Par Jong-Geun Lee, Rotary club de Wonju, responsable PolioPlus du district 3730
La polio ne m’a jamais rendue la tâche facile, mais je ne l’ai pas non plus laissé me définir. Voici mon histoire.
Je suis né dans un petit village de la campagne sud-coréenne où j’ai contracté la polio à l’âge de 9 mois. La fièvre a duré plusieurs jours et la paralysie a gagné mes jambes, mais le manque de connaissances de l’époque ont empêché mon diagnostic jusqu’à mes deux ans.
Même si je devais marcher avec des béquilles, j’ai eu une enfance active et heureuse entouré de nombreux amis. Mon frère portait mon cartable sur le chemin de l’école et mes camarades me portaient sur leur dos quand il fallait aller en classe à l’étage. J’étais tout de même conscient de mes limitations et c’est pour cette raison que je me suis concentré sur mes études.
Je voulais étudier la médecine, mais ce n’était alors pas une profession accessible aux personnes handicapées comme moi. Je me suis donc rabattu sur l’architecture et j’ai dû travailler encore plus que les autres étudiants.
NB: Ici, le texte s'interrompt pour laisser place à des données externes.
$ cat config.mk
export PLATFORM = sky130hd
export DESIGN_NAME = kbd_fifo_port
export DESIGN_NICKNAME = d
export VERILOG_FILES = /design/src/rtl/kbd_fifo_port.sv
export SDC_FILE = /design/constraint.sdc
export NUM_CORES = 1
export LEC_CHECK = 0
export CAP_MARGIN = 0
export CORE_MARGIN = 5
export CORE_UTILIZATION = 36
export CTS_CLUSTER_DIAMETER = 80
export CTS_CLUSTER_SIZE = 25
export DETAILED_ROUTE_END_ITERATION = 12
export PLACE_DENSITY = 0.55
export SLEW_MARGIN = 20
export SYNTH_ARGS = -nofsm -noshare
export SYNTH_HDL_FRONTEND = slang
export SYNTH_SLANG_ARGS = --single-unit
$ cat constraint.sdc
create_clock -name clk14 -period 4.2 [get_ports clk14]
set_input_delay 0.84 -clock clk14 [delete_from_list [all_inputs] [get_ports clk14]]
set_output_delay 0.84 -clock clk14 [all_outputs]
set_load 0.05 [all_outputs]
**config.mk**
```make
export PLATFORM = sky130hd
export DESIGN_NAME = ps2_key_tracker_flat
export DESIGN_NICKNAME = d
export VERILOG_FILES = /design/src/rtl/ps2_key_tracker_if.sv /design/src/rtl/ps2_key_tracker.sv /design/src/flat_wrapper.sv
export SDC_FILE = /design/constraint.sdc
export NUM_CORES = 1
export LEC_CHECK = 0
export BUFFER_PORTS_ARGS = -buffer_cell sky130_fd_sc_hd__buf_2
export CAP_MARGIN = 20
export CORE_MARGIN = 2
export CORE_UTILIZATION = 43
export DETAILED_ROUTE_END_ITERATION = 10
export PLACE_DENSITY = 0.66
export SLEW_MARGIN = 5
export SYNTH_ARGS = -nofsm -noshare
export SYNTH_HDL_FRONTEND = slang
export SYNTH_SLANG_ARGS = --single-unit
export TNS_END_PERCENT = 100
```
**constraint.sdc**
```tcl
create_clock -name clk -period 7.4 [get_ports clk]
set_input_delay 1.11 -clock clk [delete_from_list [all_inputs] [get_ports clk]]
set_output_delay 1.11 -clock clk [all_outputs]
set_load 0.005 [all_outputs]
```
**src/rtl/ps2_key_tracker_if.sv**
```systemverilog
// Byte-wide pop handshake between the PS/2 receiver FIFO (master) and its consumer (slave).
interface ps2_key_tracker_if;
  logic [7:0] data_in;
  logic       ready;
  logic       nextdata_n;

  modport master (output data_in, ready, input nextdata_n);
  modport slave  (input data_in, ready, output nextdata_n);
endinterface

```
**src/rtl/ps2_key_tracker.sv**
```systemverilog
// Set-2 scan-code decoder: make/break/extended prefixes, shift/caps tracking, held-key state.
//   state | meaning
//   IDLE  | waiting for a byte; consumes data_in at the edge ready is seen
//   POP   | nextdata_n low for one cycle so the FIFO advances
module ps2_key_tracker (
  input  logic                      clk,
  input  logic                      reset,
  ps2_key_tracker_if.slave          fifo,
  output logic [7:0]                key_code,
  output logic [7:0]                ascii,
  output logic                      key_valid,
  output logic                      shift,
  output logic                      is_caps,
  output logic [7:0]                press_count
);

  typedef enum logic {ST_IDLE = 1'b0, ST_POP = 1'b1} state_e;

  state_e     state_q, state_d;
  logic       take;
  logic       brk_pend_q, brk_pend_d;
  logic       ext_pend_q, ext_pend_d;
  logic       shl_q, shl_d;
  logic       shr_q, shr_d;
  logic       caps_held_q, caps_held_d;
  logic       caps_q, caps_d;
  logic       key_valid_q, key_valid_d;
  logic [7:0] key_code_q, key_code_d;
  logic [7:0] press_count_q, press_count_d;

  always_ff @(posedge clk) begin
    if (reset) state_q <= ST_IDLE;
    else       state_q <= state_d;
  end

  always_comb begin
    state_d = state_q;
    case (state_q)
      ST_IDLE: if (fifo.ready) state_d = ST_POP;
      ST_POP:  state_d = ST_IDLE;
      default: state_d = ST_IDLE;
    endcase
  end

  always_comb begin
    fifo.nextdata_n = (state_q != ST_POP);
    take            = (state_q == ST_IDLE) && fifo.ready;
  end

  always_comb begin
    brk_pend_d    = brk_pend_q;
    ext_pend_d    = ext_pend_q;
    shl_d         = shl_q;
    shr_d         = shr_q;
    caps_held_d   = caps_held_q;
    caps_d        = caps_q;
    key_valid_d   = key_valid_q;
    key_code_d    = key_code_q;
    press_count_d = press_count_q;
    if (take) begin
      case (fifo.data_in)
        8'hF0: brk_pend_d = 1'b1;
        8'hE0: ext_pend_d = 1'b1;
        default: begin
          brk_pend_d = 1'b0;
          ext_pend_d = 1'b0;
          // Extended codes (including the E0 12 fake shift) never touch key state.
          if (!ext_pend_q) begin
            case (fifo.data_in)
              8'h12: shl_d = !brk_pend_q;
              8'h59: shr_d = !brk_pend_q;
              8'h58: begin
                if (brk_pend_q) begin
                  caps_held_d = 1'b0;
                end else if (!caps_held_q) begin
                  caps_d      = !caps_q;
                  caps_held_d = 1'b1;
                end
              end
              default: begin
                if (brk_pend_q) begin
                  if (fifo.data_in == key_code_q) key_valid_d = 1'b0;
                end else if (!(key_valid_q && fifo.data_in == key_code_q)) begin
                  key_code_d    = fifo.data_in;
                  key_valid_d   = 1'b1;
                  press_count_d = press_count_q + 8'd1;
                end
              end
            endcase
          end
        end
      endcase
    end
  end

  always_ff @(posedge clk) begin
    if (reset) begin
      brk_pend_q    <= 1'b0;
      ext_pend_q    <= 1'b0;
      shl_q         <= 1'b0;
      shr_q         <= 1'b0;
      caps_held_q   <= 1'b0;
      caps_q        <= 1'b0;
      key_valid_q   <= 1'b0;
      key_code_q    <= 8'h00;
      press_count_q <= 8'h00;
    end else begin
      brk_pend_q    <= brk_pend_d;
      ext_pend_q    <= ext_pend_d;
      shl_q         <= shl_d;
      shr_q         <= shr_d;
      caps_held_q   <= caps_held_d;
      caps_q        <= caps_d;
      key_valid_q   <= key_valid_d;
      key_code_q    <= key_code_d;
      press_count_q <= press_count_d;
    end
  end

  always_comb begin
    case (key_code_q)
      8'h1C: ascii = 8'h61;  8'h32: ascii = 8'h62;  8'h21: ascii = 8'h63;
      8'h23: ascii = 8'h64;  8'h24: ascii = 8'h65;  8'h2B: ascii = 8'h66;
      8'h34: ascii = 8'h67;  8'h33: ascii = 8'h68;  8'h43: ascii = 8'h69;
      8'h3B: ascii = 8'h6A;  8'h42: ascii = 8'h6B;  8'h4B: ascii = 8'h6C;
      8'h3A: ascii = 8'h6D;  8'h31: ascii = 8'h6E;  8'h44: ascii = 8'h6F;
      8'h4D: ascii = 8'h70;  8'h15: ascii = 8'h71;  8'h2D: ascii = 8'h72;
      8'h1B: ascii = 8'h73;  8'h2C: ascii = 8'h74;  8'h3C: ascii = 8'h75;
      8'h2A: ascii = 8'h76;  8'h1D: ascii = 8'h77;  8'h22: ascii = 8'h78;
      8'h35: ascii = 8'h79;  8'h1A: ascii = 8'h7A;
      8'h45: ascii = 8'h30;  8'h16: ascii = 8'h31;  8'h1E: ascii = 8'h32;
      8'h26: ascii = 8'h33;  8'h25: ascii = 8'h34;  8'h2E: ascii = 8'h35;
      8'h36: ascii = 8'h36;  8'h3D: ascii = 8'h37;  8'h3E: ascii = 8'h38;
      8'h46: ascii = 8'h39;
      8'h29: ascii = 8'h20;
      default: ascii = 8'h00;
    endcase
  end

  assign key_code    = key_code_q;
  assign key_valid   = key_valid_q;
  assign shift       = shl_q | shr_q;
  assign is_caps     = caps_q;
  assign press_count = press_count_q;

endmodule

```
**src/flat_wrapper.sv**
```systemverilog
// flat-port wrapper written by rule: the top's interface ports become plain ports
module ps2_key_tracker_flat 
  (clk, reset, key_code, ascii, key_valid, shift, is_caps, press_count, fifo_data_in, fifo_ready, fifo_nextdata_n);
  ps2_key_tracker_if fifo_i ();
  input  logic clk;
  input  logic reset;
  output logic [7:0] key_code;
  output logic [7:0] ascii;
  output logic key_valid;
  output logic shift;
  output logic is_caps;
  output logic [7:0] press_count;
  input wire logic [$bits(fifo_i.data_in)-1:0] fifo_data_in;
  input wire logic [$bits(fifo_i.ready)-1:0] fifo_ready;
  output wire logic [$bits(fifo_i.nextdata_n)-1:0] fifo_nextdata_n;
  assign fifo_i.data_in = fifo_data_in;
  assign fifo_i.ready = fifo_ready;
  assign fifo_nextdata_n = fifo_i.nextdata_n;
  ps2_key_tracker u_core (.clk(clk), .reset(reset), .fifo(fifo_i), .key_code(key_code), .ascii(ascii), .key_valid(key_valid), .shift(shift), .is_caps(is_caps), .press_count(press_count));
endmodule
```
==> results.yml, run 1 <==
global_routing:
  grt_usage: 0.211
  grt_max_degree: 41
  grt-busiest-layer: "met2"
  grt_pass1_vias: 2219
  use_met3: 0.0393
  gr-usage-met1: 0.282
  use_met2: 0.335
  grt_pass1_wl_um: 10900
  overflow: 0
  grt_antenna_before_repair: 0
pwr:
  p_leak_nw: 1.11
  fin_total_pwr_uw: 473
  power.density_nw_per_um2: 172
  ir_drop_uv: 97.4
routing:
  first_pass_iters: 5
  antenna_left: 0
  drt_iter0_markers: 255
  num_vias: 2424
  postRouteWirelength_um: 6630
  avgRoutedWirePerCell_um: 16.7
  post-route-drc-count: 0
  via_per_inst: 6.11
logic_synthesis:
  synthMuxAreaShare: 0.0695
  synth_fa_ha_area_frac: 0.0298
  synth_cells: 303
  avgSynthCellArea_um2: 8.31
  syn_area_um2: 2520
  synth_edf_count: 0
  synth.most_common_cell: "dfxtp_1"
  ys_dominant_reg_cell: "dfxtp_1"
  yosysTopAreaCell: "dfxtp_1"
  ys_types: 69
  synth_top_family_by_area: "simple AND/OR/NAND/NOR gates"
  yosysWarnings: 0
  synth_seq_area_share: 0.246
  synthTopCellsByArea: "dfxtp_1, xor2_1, nor2_1"
  synthTopCellsByCount: "dfxtp_1, nor2_1, nand2_1, a21oi_1, nand3_1"
  synth-compound-area-share: 0.234
  synth_top_area_share: 0.246
  synth_simple_gate_area_frac: 0.277
  synth-xor-area-share: 0.0556
  ys_ff_latch: 31
  synthArstFlopShare: 0
  synth_nets: 320
sta:
  slew_viol_final: 0
  setup_violations: 0
  finalCritPeriodShare: 0.564
  hold_violations: 0
  slew_headroom: 0.367
  max_slew.worst_pin.slew_ps: 937
  finalCriticalPeriod_ps: 4170
  fmax_mhz: 240
  fin_setup_tns_ps: 0
  grt_setup_unrepaired: "no"
  clock_skew_ps: 10.4
die:
  start_util: 0.452
  die_w_um: 80.5
  core_area_um2: 5570
  dieHeight_um: 80.5
  die_area_um2: 6490
  std_cell_rows: 27
  ios: 39
clocking:
  cts_resized: 0
  cts.sinks: 31
  post_cts_buffers: 0
  cts-root-buf: "clkbuf_8"
  cts.clk_slew.worst_paths_ps: 70
  cts_made_buffers: 5
  cts_buffer_depth: 2
  htree_levels: 2
  cts_tree: "done"
  clk_latency_ps: 290
  ctsHoldBuffers: 0
setup_path:
  cp-start-kind: "input pin"
  cp-end-kind: "register"
  worstSetupPathType: "in -> reg"
  cp.required_ps: 7580
  crit_fanout: 17
  r2r_slack_ps: 3730
  cp.arrival_ps: 4350
layout:
  drive_gt1_frac: 0.225
  fin_nets: 341
  n_antenna_cell: 0
  filler_cell_count: 546
  multi_input_area_um2: 1680
  regArea_um2: 621
  area_growth_pct: 9.44
  final_area_um2: 2760
place:
  dp_hpwl_um: 4820
  placed_cell_area_um2: 2640
  io_buffer_count: 37
  gp_congestion: 0.941
worst_hold_path:
  hold_class: "reg -> reg"
job:
  maxCapViolCount: 0
status:
  status: "complete, no violations"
Je comprenais bien la théorie, mais le dessin restait difficile. Mes béquilles me gênaient et m’empêchaient d’utiliser correctement les différentes équerres. Comment imaginer réussir en tant qu’architecte si vous ne pouvez pas tracer des lignes droites ? J’ai pensé abandonner et partir étudier le droit, mais le directeur de l’école m’en a dissuadé. Les règles parallèles sont apparues peu après et j’ai enfin pu tracer des lignes droites.
Lorsque le moment fut venu d’obtenir ma licence d’architecte, toutes ces difficultés se sont manifestées et je n’ai eu mon examen qu’à la huitième tentative. Sur 20 000 architectes diplômés cette année-là, j’étais le seul dont les deux jambes étaient paralysées, ce qui ne m’a pas empêché d’ouvrir mon propre cabinet d’architecte en 1992.
Je me suis alors consacré à l’architecture sans barrière qui permet à toute personne ayant des problèmes de mobilité, comme par exemple des personnes âgées, handicapées ou enceintes, de se déplacer confortablement. On cherche donc à supprimer les bosses ou les marches inutiles. Les encadrements de porte sont plus larges et les immeubles sont équipés de rampes et d’ascenseurs. Tout cela pour que des gens comme moi disposent de conditions d’accessibilité équitables.
J’ai ensuite découvert le Rotary en 2003 au travers d’un ami d’enfance, membre du club de Wonju, qui me l’a présenté en mettant en avant ses efforts d’éradication de la polio. Je dois dire que rejoindre le Rotary est probablement la meilleure chose que j’ai faite dans ma vie.
Un collègue rotarien ayant rejoint le club à la même époque que moi, Dai Bong Yu, gouverneur 2022/2023 du district 3730, me disait toujours qu’en tant qu’architecte il fallait que je monte au sommet d’une montagne locale pour avoir une vue d’ensemble sur la ville. C’est ainsi qu’un jour de printemps, lui et une vingtaine de membres de mon club m’ont accueilli avec un support qu’ils avaient fabriqué pour pouvoir me porter sur leurs dos jusqu’au sommet à 1 043 mètres d’altitude. C’est une expérience et un signe de solidarité que je n’oublierai jamais. Grâce au Rotary, je n’avais plus la polio ce jour-là.
J’ai depuis été le 51e président de mon club en 2013/2014 et je suis aujourd’hui responsable PolioPlus de mon district. Lorsque je fais des présentations devant des membres du Rotary ou lorsque l’on me demande pourquoi il est important d’éradiquer la polio, je réponds toujours que je ne souhaite mon parcours et cette maladie à personne.
Cela fait maintenant 70 ans que j’ai contracté la polio et je suis toujours nerveux lorsque je me déplace. La peur de trébucher ne me quitte jamais. Il existe de nombreuses maladies qui peuvent causer un handicap, mais la polio est évitable et éradicable. En tant que Rotarien rescapé de la polio, j’appelle chacun de nous à faire de notre mieux pour enfin éradiquer cette terrible maladie.